WORK INSTRUCTION:
Whether an entry is long or short, retype it exactly.

Records contained in a dataset:
`config.mk`:
```
export PLATFORM = sky130hd
export DESIGN_NAME = adc_i2c_reader
export DESIGN_NICKNAME = d
export VERILOG_FILES = /design/src/rtl/adc_rd_pkg.sv /design/src/rtl/i2c_line_sync.sv /design/src/rtl/adc_chan_seq.sv /design/src/rtl/adc_acq_timer.sv /design/src/rtl/adc_i2c_reader.sv
export SDC_FILE = /design/constraint.sdc
export NUM_CORES = 1
export LEC_CHECK = 0
export ABC_AREA = 1
export CORE_ASPECT_RATIO = 0.7
export CORE_MARGIN = 3
export CORE_UTILIZATION = 60
export CTS_BUF_LIST = sky130_fd_sc_hd__clkbuf_4 sky130_fd_sc_hd__clkbuf_8
export CTS_CLUSTER_SIZE = 25
export DETAILED_ROUTE_END_ITERATION = 10
export PLACE_DENSITY = 0.82
export SLEW_MARGIN = 20
export SYNTH_ARGS = -nofsm -noshare
export SYNTH_HDL_FRONTEND = slang
export SYNTH_SLANG_ARGS = --single-unit
```
`constraint.sdc`:
```
create_clock -name clk -period 2.3 [get_ports clk]
set_clock_uncertainty 0.1 [all_clocks]
set_input_delay 0.345 -clock clk [delete_from_list [all_inputs] [get_ports clk]]
set_output_delay 0.345 -clock clk [all_outputs]
set_load 0.05 [all_outputs]
```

RESPONSE TO THE TASK:
`config.mk`:
```
export PLATFORM = sky130hd
export DESIGN_NAME = adc_i2c_reader
export DESIGN_NICKNAME = d
export VERILOG_FILES = /design/src/rtl/adc_rd_pkg.sv /design/src/rtl/i2c_line_sync.sv /design/src/rtl/adc_chan_seq.sv /design/src/rtl/adc_acq_timer.sv /design/src/rtl/adc_i2c_reader.sv
export SDC_FILE = /design/constraint.sdc
export NUM_CORES = 1
export LEC_CHECK = 0
export ABC_AREA = 1
export CORE_ASPECT_RATIO = 0.7
export CORE_MARGIN = 3
export CORE_UTILIZATION = 60
export CTS_BUF_LIST = sky130_fd_sc_hd__clkbuf_4 sky130_fd_sc_hd__clkbuf_8
export CTS_CLUSTER_SIZE = 25
export DETAILED_ROUTE_END_ITERATION = 10
export PLACE_DENSITY = 0.82
export SLEW_MARGIN = 20
export SYNTH_ARGS = -nofsm -noshare
export SYNTH_HDL_FRONTEND = slang
export SYNTH_SLANG_ARGS = --single-unit
```
`constraint.sdc`:
```
create_clock -name clk -period 2.3 [get_ports clk]
set_clock_uncertainty 0.1 [all_clocks]
set_input_delay 0.345 -clock clk [delete_from_list [all_inputs] [get_ports clk]]
set_output_delay 0.345 -clock clk [all_outputs]
set_load 0.05 [all_outputs]
```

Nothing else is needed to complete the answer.